Find more on winter recreation and special events in the Calendar section and Show and Tell blog at westword.com.
Drink locally: Coors rules at Copper, but you can also find New Belgium beers on tap at Endo's Adrenaline Cafe, or cans of Dale's Pale Ale from Oskar Blues at Pizza Carlo.
The ungroomed extreme skiing on the Headwall and North Face of Crested Butte is what gets all the attention and differentiates the resort from other ski areas,"says Caleb Weinberg, co-owner, with his brother Morgan, of Romp Skis in downtown Crested Butte. "But I think the real secret about Crested Butte is that it's a great mountain for everybody. The word's been getting out, and we're starting to see more and more families and more and more kids, which is pretty cool."
The ski area has been pushing its Camp CB winter kids' program in recent years and built kid-friendly terrain parks and a year-round Adventure Park with tubing, bungee trampolines, zipline tours and other family activities.
But if you're in it for the steeper stuff, try the Crested Butte North Face Guide program, a new CBMR Ski & Ride School offering that takes guests out for guided in-bounds tours of the North Face terrain served by the High lift. And when the backcountry beckons, try the $350 five-hour session with Crested Butte Mountain Guides to learn harnessed climbing techniques and how to safely make the most of some of Crested Butte's most famous terrain.

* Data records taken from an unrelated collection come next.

===== src/rtl/dram_req_pkg.sv =====
// Shared widths and queue entry types for the sctag->DRAM request receiver.
// Optional DRAM_REQ_ADDR_PAR_EN adds a poison bit to both entry types.
package dram_req_pkg;

    localparam int ADDR_W = 35;
    localparam int ID_W   = 3;

    typedef struct packed {
        logic [ADDR_W-1:0] addr;
        logic [ID_W-1:0]   id;
        logic              dummy;
`ifdef DRAM_REQ_ADDR_PAR_EN
        logic              poison;
`endif
    } rd_entry_t;

    typedef struct packed {
        logic [ADDR_W-1:0] addr;
`ifdef DRAM_REQ_ADDR_PAR_EN
        logic              poison;
`endif
    } wr_entry_t;

endpackage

Splurge: "Two of my favorite 'splurge' restaurants in town are the Lobar sushi bar and Soupçon Bistro, a great French restaurant in an old mining cabin," Weinberg says. "But the best way to drop a chunk of money around here is absolutely the Cat Skiing Irwin operation, where they get unreal amounts of snow.... It's definitely a very high-end experience, with leather seats in the cats and everything, and you'll get about ten of the best runs of your life if you time it right. It's a very top-of-the-line, over-the-top experience, and it's well worth the money."

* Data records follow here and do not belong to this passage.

--- src/rtl/bram_write_arbiter_pkg.sv ---
// Shared types and constants for the BRAM write arbiter: FSM encoding,
// grant index width and the fixed BRAM address map.
package bram_write_arbiter_pkg;

   typedef enum logic [1:0] {
      ST_IDLE    = 2'd0,
      ST_ISSUE   = 2'd1,
      ST_WAIT    = 2'd2,
      ST_RELEASE = 2'd3
   } state_e;

   // grant_id is always 3 bits wide, enough for up to 8 requesters
   localparam int GRANT_W = 3;

   localparam logic [3:0] ADDR_MCC           = 4'd4;
   localparam logic [3:0] ADDR_RADAR         = 4'd5;
   localparam logic [3:0] ADDR_MCR           = 4'd6;
   localparam logic [3:0] ADDR_PROGRAM       = 4'd7;
   localparam logic [3:0] ADDR_POSITION_BASE = 4'd8;
   localparam logic [3:0] ADDR_POSITION_LAST = 4'd15;

endpackage

--- src/rtl/bram_write_arbiter_rr_pick.sv ---
// Round-robin picker: first valid index searching upward from last_grant+1,
// wrapping modulo NUM_REQ, so last_grant itself has the lowest priority.
module bram_write_arbiter_rr_pick
   import bram_write_arbiter_pkg::*;
#(
   parameter int NUM_REQ = 4
) (
   input  logic [NUM_REQ-1:0] valid_i,
   input  logic [GRANT_W-1:0] last_grant_i,
   output logic [GRANT_W-1:0] idx_o,
   output logic               found_o
);

   // Walk distances from farthest to nearest so the nearest valid one wins
   always_comb begin
      idx_o   = '0;
      found_o = 1'b0;
      for (int k = NUM_REQ; k >= 1; k--) begin
         for (int i = 0; i < NUM_REQ; i++) begin
            if ((i == ((int'(last_grant_i) + k) % NUM_REQ)) && valid_i[i]) begin
               idx_o   = GRANT_W'(i);
               found_o = 1'b1;
            end
         end
      end
   end

endmodule

--- src/rtl/bram_write_arbiter.sv ---
// Round-robin arbiter that funnels NUM_REQ write requesters into a single
// BRAM writer port, with a per-write timeout on the writer's idle handshake.
module bram_write_arbiter
   import bram_write_arbiter_pkg::*;
#(
   parameter int NUM_REQ        = 4,
   parameter int ADDR_W         = 10,
   parameter int DATA_W         = 32,
   parameter int TIMEOUT_CYCLES = 8
) (
   input  logic                      system_clk,
   input  logic                      reset,
   input  logic [NUM_REQ-1:0]        req_valid,
   input  logic [NUM_REQ*ADDR_W-1:0] req_addr,
   input  logic [NUM_REQ*DATA_W-1:0] req_data,
   output logic [NUM_REQ-1:0]        req_ready,
   output logic [NUM_REQ-1:0]        req_error,
   output logic                      bram_write_run,
   output logic [ADDR_W-1:0]         bram_addr,
   output logic [DATA_W-1:0]         bram_data,
   output logic                      bram_mode,
   input  logic                      bram_write_idle,
   output logic [2:0]                grant_id
);

   // One spare bit so the counter can never wrap while waiting
   localparam int CNT_W = $clog2(TIMEOUT_CYCLES + 1);
   localparam logic [CNT_W-1:0] CNT_LAST = CNT_W'(TIMEOUT_CYCLES - 1);

   state_e              state_q, state_d;
   logic [GRANT_W-1:0]  grant_id_q, grant_id_d;
   logic [GRANT_W-1:0]  last_grant_q, last_grant_d;
   logic [ADDR_W-1:0]   addr_q, addr_d;
   logic [DATA_W-1:0]   data_q, data_d;
   logic [CNT_W-1:0]    cnt_q, cnt_d;
   logic [GRANT_W-1:0]  pick_idx;
   logic                pick_found;

   bram_write_arbiter_rr_pick #(.NUM_REQ(NUM_REQ)) u_rr_pick (
      .valid_i      (req_valid),
      .last_grant_i (last_grant_q),
      .idx_o        (pick_idx),
      .found_o      (pick_found)
   );

   always_comb begin
      state_d        = state_q;
      grant_id_d     = grant_id_q;
      last_grant_d   = last_grant_q;
      addr_d         = addr_q;
      data_d         = data_q;
      cnt_d          = cnt_q;
      req_ready      = '0;
      req_error      = '0;
      bram_write_run = 1'b0;
      bram_mode      = 1'b0;
      case (state_q)
         ST_IDLE: begin
            if (pick_found) begin
               for (int i = 0; i < NUM_REQ; i++) begin
                  if (GRANT_W'(i) == pick_idx) begin
                     req_ready[i] = 1'b1;
                     addr_d       = req_addr[i*ADDR_W +: ADDR_W];
                     data_d       = req_data[i*DATA_W +: DATA_W];
                  end
               end
               grant_id_d = pick_idx;
               state_d    = ST_ISSUE;
            end
         end
         ST_ISSUE: begin
            bram_write_run = 1'b1;
            bram_mode      = 1'b1;
            cnt_d          = '0;
            state_d        = ST_WAIT;
         end
         ST_WAIT: begin
            bram_mode = 1'b1;
            // idle is stale on the first WAIT cycle (writer just started)
            if ((cnt_q != '0) && bram_write_idle) begin
               state_d = ST_RELEASE;
            end else if (cnt_q == CNT_LAST) begin
               for (int i = 0; i < NUM_REQ; i++) begin
                  if (GRANT_W'(i) == grant_id_q) req_error[i] = 1'b1;
               end
               state_d = ST_RELEASE;
            end else begin
               cnt_d = cnt_q + CNT_W'(1);
            end
         end
         ST_RELEASE: begin
            last_grant_d = grant_id_q;
            state_d      = ST_IDLE;
         end
         default: state_d = ST_IDLE;
      endcase
   end

   always_ff @(posedge system_clk or negedge reset) begin
      if (!reset) begin
         state_q      <= ST_IDLE;
         grant_id_q   <= '0;
         last_grant_q <= GRANT_W'(NUM_REQ - 1);
         addr_q       <= '0;
         data_q       <= '0;
         cnt_q        <= '0;
      end else begin
         state_q      <= state_d;
         grant_id_q   <= grant_id_d;
         last_grant_q <= last_grant_d;
         addr_q       <= addr_d;
         data_q       <= data_d;
         cnt_q        <= cnt_d;
      end
   end

   assign bram_addr = addr_q;
   assign bram_data = data_q;
   assign grant_id  = grant_id_q;

endmodule

--- config.mk ---
export PLATFORM = sky130hd
export DESIGN_NAME = bram_write_arbiter
export DESIGN_NICKNAME = d
export VERILOG_FILES = /design/src/rtl/bram_write_arbiter_pkg.sv /design/src/rtl/bram_write_arbiter_rr_pick.sv /design/src/rtl/bram_write_arbiter.sv
export SDC_FILE = /design/constraint.sdc
export NUM_CORES = 1
export LEC_CHECK = 0
export CAP_MARGIN = 20
export CORE_MARGIN = 3
export CORE_UTILIZATION = 35
export CTS_CLUSTER_SIZE = 12
export DETAILED_ROUTE_END_ITERATION = 6
export PLACE_DENSITY_LB_ADDON = 0.25
export SLEW_MARGIN = 20
export SYNTH_ARGS = -nofsm -noshare
export SYNTH_HDL_FRONTEND = slang
export SYNTH_SLANG_ARGS = --single-unit
--- constraint.sdc ---
create_clock -name system_clk -period 2.4 [get_ports system_clk]
set_clock_uncertainty 0.2 [all_clocks]
set_input_delay 0.24 -clock system_clk [delete_from_list [all_inputs] [get_ports system_clk]]
set_output_delay 0.24 -clock system_clk [all_outputs]
set_load 0.02 [all_outputs]
==> qor.csv <==
stage,metric,value,unit
outcome,outcome,"complete, no violations",
synthesis,synth_mux_area_frac,0.267,
worst_setup_path,cpMostUsedCell,nor2_1,
power,clkPwrFrac,0.100,
timing,worst_pin_slew,0.656,ns
worst_setup_path,path_max_fanout,7,
synthesis,yosys.area_share.simple,0.0939,
route,dr.pass1.iters,4,
synthesis,syn_area,3240,sq um
synthesis,yosys_warnings,0,
floorplanning,die_width,102,um
clock_tree,clk_path_buf_depth,2,
cells_and_area,final_common_cell,clkdlybuf4s50_1,
power,combPwrFrac,0.638,
power,p_sw,2.55,mW
clock_tree,cts_tree,built,
route,wl,11.9,mm
route,first_iter_violations,82,
worst_setup_path,endpoint_kind,output port,
timing,period_minus_slack,2.30,ns
global_routing,track_usage,0.213,
cells_and_area,fin_util,0.663,
synthesis,synth_cell_types,30,
floorplanning,row_count,34,
route,drt-vias-per-instance,5.23,
timing,holdWs,0.293,ns
worst_setup_path,path_cells,nor2_1 -> a221oi_2 -> nand2b_4 -> nor2_1 -> clkdlybuf4s15_1,
clock_tree,cts.sinks,52,
worst_setup_path,rr_startpoint,last_grant_q[1],
worst_setup_path,cp_top_family,flip-flops,
worst_setup_path,r2r_slack,0.16,ns
cells_and_area,layout_common_cells,"219 x clkdlybuf4s50_1, 84 x mux2i_1, 50 x nand2_1, 50 x dfrtp_1, 42 x o221ai_1",
clock_tree,cts_max_level,2,
worst_setup_path,worst_setup_path_startpoint,last_grant_q[1],
cells_and_area,fin_cells,658,
floorplanning,core_region_area,8850,sq um
synthesis,synth_adder_area_share,0.0232,
placement,dp.cells,646,
placement,io_buffers,228,
synthesis,avgSynthCellArea,10.2,sq um
clock_tree,cts_buffers,5,
route,ant_nets,0,
floorplanning,initial_core_util,0.366,
timing,slew_headroom,0.562,
power,power_density,1040,nW/um^2
worst_setup_path,path_buf_inv,1,
global_routing,grt_pass1_wl,17.5,mm
global_routing,grt_overflow,0,
synthesis,netlist_instances,317,
clock_tree,clk_pin_slew,0.09,ns
placement,dp_hpwl,9.36,mm
job,maxCapViolations,0,
worst_setup_path,crit_type,reg2out,
synthesis,synth_xor_area_frac,0.00270,
synthesis,syn_nets,498,
power,sw_frac_of_total,0.416,
clock_tree,cts-root-buf,clkbuf_8,
synthesis,synth_top_family_by_area,multiplexers,
route,wire_per_inst,18.0,um
global_routing,grt_pass1_vias,3595,
worst_setup_path,setup.worst_path.start_class,register,
worst_setup_path,cpMaxStageDelayCell,dfstp_2,
power,ir_drop,498,uV
cells_and_area,areaGrowthSynthToFinish,81.2,%
floorplanning,fp.dieH,102,um
synthesis,synth_seq_area_share,0.402,
timing,maxSlewViolCount,0,
clock_tree,insertion_delay,0.30,ns
floorplanning,die_area,10400,sq um
power,p_seq_frac,0.263,
timing,finalHoldViolCount,0,
timing,setup_slack,0.0972,ns
power,leakage,2.65,nW
route,drc,0,
route,via_count,3444,
hold_path,hp-class,in2async,
timing,finalCritPeriodShare,0.960,
floorplanning,pin_count,230,
cells_and_area,nNetsFinal,730,
placement,dp_slack,-0.237,ns
timing,fmax,434,MHz
cells_and_area,antenna_cells,0,
worst_setup_path,crit_required,1.96,ns
synthesis,synth_compound_area_frac,0.152,
worst_setup_path,slowest_delay,0.63,ns
synthesis,synth_seq_cells,52,
timing,setup_violations,0,
global_routing,antenna_found_initial,0,
global_routing,grt_max_degree,35,
worst_setup_path,critPathArrivalTime,1.86,ns
placement,place_congestion,0.809,
cells_and_area,drive_above_1_share,0.0873,
power,p_int,3.58,mW
[path summary, 6_finish.rpt]
kind,endpoint,depth (start not counted)
worst max register to register,bram_data[2],6
worst min-delay path,bram_data[26],2
min in group system_clk,bram_data[17],2
worst max-delay path,req_ready[1],5
worst min register to register,bram_data[17],2
max in group asynchronous,bram_data[9],3
[Yosys cell counts]
cell type | count | area, sq um
a221oi_1 | 3 | 26.3
dfstp_2 | 2 | 52.6
nand2b_1 | 3 | 18.8
and3_1 | 1 | 6.26
buf_4 | 2 | 15.0
o221ai_1 | 42 | 368
inv_1 | 11 | 41.3
dfrtp_1 | 50 | 1250
o21ai_0 | 5 | 25.0
a21oi_1 | 4 | 20.0
a21boi_0 | 1 | 7.51
buf_6 | 5 | 56.3
nor2_1 | 12 | 45.0
clkbuf_1 | 12 | 45.0
o211ai_1 | 1 | 7.51
mux2_2 | 2 | 22.5
nand3_1 | 3 | 15.0
nor4_1 | 2 | 12.5
xor2_1 | 1 | 8.76
conb_1 | 1 | 3.75
a221o_1 | 1 | 10.0
mux2i_1 | 84 | 841
nand4_1 | 1 | 6.26
o22a_1 | 1 | 8.76
a211oi_1 | 1 | 7.51
nand2_1 | 50 | 188
o22ai_1 | 2 | 12.5
ha_1 | 6 | 75.1
nor2b_1 | 2 | 12.5
buf_2 | 6 | 30.0
[per-stage QoR]
stage                     total power [mW]  TNS, ns  instance area, sq um
after floorplan                       3.80        0                  3240
after global placement                5.42    -2.27                  5720
after detailed placement              5.52    -5.23                  5720
after CTS                             6.18        0                  5860
after global routing                  6.54  -0.0861                  5870
final                                 6.13        0                  5870
[power by group through the flow]
stage / Clock, mW / Combinational, mW / Sequential [mW]
after floorplan: 0 / 1.78 / 2.02
after global placement: 0 / 3.83 / 1.59
after detailed placement: 0 / 3.90 / 1.62
after CTS: 0.628 / 3.94 / 1.61
after global routing: 0.661 / 4.21 / 1.66
final: 0.612 / 3.91 / 1.61
[flip-flops by register name (all words and copies together) (netlist names)]
register	cells
bram_addr	10
bram_data	32
cnt_q	4
grant_id	2
last_grant_q	2
state_q	2
[what timing repair did]
action | 4_1_cts | 5_1_grt
gates resized for setup | 19 | 12
setup endpoints to repair | 8 | 7
buffers inserted | 1 | 2
hold buffers | 1 | 0
endpoints found under the hold margin | 23 | 0
pin swaps | 1 | 1
[area by class of cell]
type	count	area (sq um)
multi-input combinational	229	1800
sequential	52	1300
clock buffer	6	72.6
tap	108	135
fill	747	2980
inverter	11	41.3
clock inverter	2	35.0
timing repair buffer	250	2480
[worst register-to-register path, delay by kind of cell (launching register included)]
family | cells | cell delay (ns)
AO/OA/AOI/OAI | 3 | 0.69
multiplexers | 1 | 0.25
flip-flops | 1 | 0.63
buffers and inverters | 2 | 0.37
[routing by layer]
metal  vias to the layer above  wire [um]  share of wire  track usage
met1                      1646       4470           0.38        0.238
met2                       144       6370           0.54        0.407
met4                         0        153          0.013       0.0535
met3                        11        857          0.072       0.0457
met5                         -          0              0            0
li1                       1643          -              -            -
[cells by family (layout without fill, tap and decap cells)]
kind of cell	after synthesis	in the layout
xor gates and xnor gates	1	1
and+or+nand+nor	74	74
adders and majority gates	6	6
buffers and inverters	36	269
other	1	1
AOI/OAI and AO/OA	61	61
muxes	86	86
DFF	52	52
Power figures use the tool's default switching activity.
==> patch, RTL diff (config.mk and constraints unchanged) <==
The parameter `TIMEOUT_CYCLES` goes from 8 to 16.
--- a/src/rtl/bram_write_arbiter.sv
+++ b/src/rtl/bram_write_arbiter.sv
@@ -7,5 +7,5 @@
    parameter int ADDR_W         = 10,
    parameter int DATA_W         = 32,
-   parameter int TIMEOUT_CYCLES = 8
+   parameter int TIMEOUT_CYCLES = 16
 ) (
    input  logic                      system_clk,
Check against the original RTL: not settled (the Yosys comparison gave no result); the edit may change what the design does.
==> patch against the original RTL <==
- design area is 3.5% higher
- setup slack worse by 0.089 ns
- synthesized area is 3.5% higher
- utilization is 0.89 points lower
- sequential cell count is 1 higher
- total power is 1.9% higher
- wire length is 3.4% higher
- critical endpoint is now req_error[0]
- largest power group unchanged
==> patch: results (changes against the original RTL) <==
| Metric | Value |
|---|---|
| Hpwl dp | 9710 µm (+3.7%) |
| Initial antenna violation count | 0 (unchanged) |
| Hold WS | 0.294 ns (+0.000712 ns) |
| End of the worst register-to-register path | state_q[1] |
| R2R cell count | 7 (+1) |
| Mapped Cells | 320 (+0.95%) |
| Syn nets | 502 (+0.80%) |
| Detailed-route via count | 3544 (+2.9%) |
| Placed Cells | 682 (+5.6%) |
| Worst-skew pair later-pin latency | a little under 0.3 ns |
| Wire per inst | 17.7 µm (-2.0%) |
| Met3 Track Usage GR | 5.03% (+0.45 points) |
| VDD IR-drop max | 583 µV (+17%) |
| Status | complete, no violations |
| Clk root buf | clkbuf_8 |
| Port-buffer cells | 228 (unchanged) |
| Hold Crit Endpoint | bram_addr[9] |
| Family with the most delay on the worst path | simple AND/OR/NAND/NOR gates |
| Routed Wire Length | 12300 µm (+3.4%) |
| Netlist cell types | 38 (+27%) |
| Max stage delay cell, worst path | or4b_4 |
| LEAKAGE | 2.74 nW (+3.5%) |
| Placed inst area | 5910 µm² (+3.4%) |
| Fill cells | 771 (+3.2%) |
| Drt first pass iters | 4 (unchanged) |
| Final net count | 746 (+2.2%) |
| Pin count of the biggest net entering global routing | 37 (+5.7%) |
| Gpl congestion | 0.761 (-6.0%) |
| Top post-synthesis cells by area | dfrtp_1 38%, mux2i_1 25%, o221ai_1 11%, nand2_1 5.8%, ha_1 2.6% |
| DP Worst Slack | -0.302 ns (-0.0648 ns) |
| Type of the most critical hold path | reg2reg |
| Slowest stage delay, CP | 0.46 ns (-0.17 ns) |
| Hold path startpoint | bram_addr[9] |
| Layout cells sized above 1 | 12.7% (+4.0 points) |
| Seq/Total Area, Yosys | 39.6% (-0.61 points) |
| Reg2Reg Launch Point | cnt_q[0] |
| CTS Buffer Depth | 2 (unchanged) |
| Worst EP arrival | 1.95 ns (+0.09 ns) |
| H-tree depth | 2 (unchanged) |
| Synth async-reset ratio | 100% (unchanged) |
| Crit Path Max Fanout | 4 (-3) |
| Max reg flops | 32 (unchanged) |
| Tot GR Track Use | 22.1% (+0.78 points) |
| Slew HR | 54.7% (-1.5 points) |
| Vias in the first global route | 3794 (+5.5%) |
| Inserted Diodes | 0 (unchanged) |
| Global-route wire length before repair | 19500 µm (+11%) |
| Worst reg2reg setup slack | 0.11 ns (-0.05 ns) |
| GR Util met1 | 25.5% (+1.7 points) |
| Clk pin slew, worst setup/hold paths | roughly 0.10 ns |
| Met2 Usage GRT | 40.5% (-0.25 points) |
| CTS Buf Count | 5 (unchanged) |
| Hold path depth | 2 |
| Synth top cells by count | 84 x mux2i_1, 52 x nand2_1, 51 x dfrtp_1 |
| Synth Warn # | 0 (unchanged) |
| EDFF count, synth | 0 (unchanged) |
| Iteration-0 DRC Markers | 102 (+24%) |
[patch: changes by cell type after synthesis, moves of 2 or more]
| cell | before | now |
|---|---|---|
| a21o_1 | 0 | 2 |
| a21oi_1 | 4 | 1 |
| and3_1 | 1 | 3 |
| buf_6 | 5 | 2 |
| buf_8 | 0 | 4 |
| inv_1 | 11 | 8 |
| nand2_1 | 50 | 52 |
| nand3_1 | 3 | 0 |
| nor3_1 | 0 | 2 |
| nor4_1 | 2 | 0 |
[patch: logic make-up after synthesis]
logic type               count (synthesis)  share of synthesized area (%)
multiplexers                            86                           25.9
AND/OR/NAND/NOR                         77                           10.0
AO/OA/AOI/OAI                           59                           14.9
flip-flops                              53                           39.6
buffers and inverters                   34                           6.01
adder cells (fa/ha/maj)                  7                           2.61
XOR/XNOR                                 3                          0.784
other                                    1                          0.112
[patch: power by group]
part           total, mW  leakage, nW  switching, mW  internal (mW)
Combinational       4.11         2.05           2.05           2.06
Clock              0.510       0.0364          0.305          0.205
Sequential          1.63        0.654          0.294           1.34
[patch: worst max-delay path by stage]
stage	endpoint	cells after the start	slack, ns	start
after floorplan	req_error[0]	6	0.06	cnt_q[0]
after global placement	req_ready[2]	7	-0.29	req_valid[1]
after detailed placement	req_ready[2]	7	-0.30	req_valid[1]
after CTS	req_error[0]	7	0.002	cnt_q[1]
after global routing	req_error[0]	7	-0.07	cnt_q[1]
final	req_error[0]	7	0.008	cnt_q[0]
[patch: tightest hold or removal path: stages, from the launching register on]
cell,delay [ns]
dfrtp_1,0.35
nand2_1,0.05
o221ai_1,0.06
[patch: metal layers]
| metal | vias up | part of all wire [%] |
|---|---|---|
| li1 | 1679 | - |
| met1 | 1725 | 38 |
| met2 | 124 | 53 |
| met3 | 16 | 6.2 |
| met4 | 0 | 2.3 |
| met5 | - | 0 |
[patch: layout make-up]
class / count / area [µm²] / share of cell area [%]
Clock inverter: 3 / 22.5 / 0.371
Timing Repair Buffer: 262 / 2560 / 42.2
Multi-Input combinational cell: 233 / 1890 / 31.2
Clock buffer: 5 / 68.8 / 1.13
Inverter: 9 / 33.8 / 0.556
Sequential cell: 53 / 1330 / 21.9
Tap cell: 129 / 161 / 2.66
[patch: repair_timing]
item / CTS / global route
resized for setup: 37 / 12
setup endpoints to repair: 8 / 30
setup buffers: 1 / 2
hold endpoints to repair: 25 / 0
pin swaps: 3 / 1
hold buffers: 1 / 0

Ski bum tips: Ski free on opening day (November 21), or pick up the $275 Getaway Pass, good for one night's lodging and two days of lift tickets for two people. The Secret Stash offers a pizza slice, a PBR, and a shot for $6. And if you want a piece of the pow, wear an avalanche beacon: Crested Butte ski patrollers give preference to the first fifty guests with transceivers when they're opening new runs after a big snow.
Drink locally: Weinberg's favorite local hangout is Talk of the Town, at 230 Elk Avenue. But there's also The Eldo Brewery and Taproom, and Montanya Rum Distillers.
Boulder-based meteorologist Joel Gratz issues reliable powder forecasts at OpenSnow.com, which keeps tabs on snowfall at ski areas nationwide. But his favorite storms are those closest to home. "I love Eldora for two reasons," he says. "First is that small-ski-area feel. There's plenty of terrain, but it feels homey. Second is that it gets big-powder days when other ski areas don't. Eldora benefits from 'upslope storms,' which hit Colorado with winds from the east. These winds rise from 3,500 feet in elevation at the Colorado/Kansas border to over 10,000 feet at Eldora, and this rising air creates lots of powder on the east side of the Continental Divide."
To find the biggest powder stash on the mountain, follow Gratz to Corona Bowl or into the trees on the front side of the mountain. Beyond that, he's keeping his secrets to himself. "Rather than give up all the local favorites, I'll let you explore and find your own secret stashes," he says.
Splurge: After the powder gets tracked at Eldora, Gratz suggests contacting Eli Helmuth at Climbing Life Guides for insight and backcountry skiing adventures in the Indian Peaks Wilderness Area and in Rocky Mountain National Park (get information at climbinglife.com).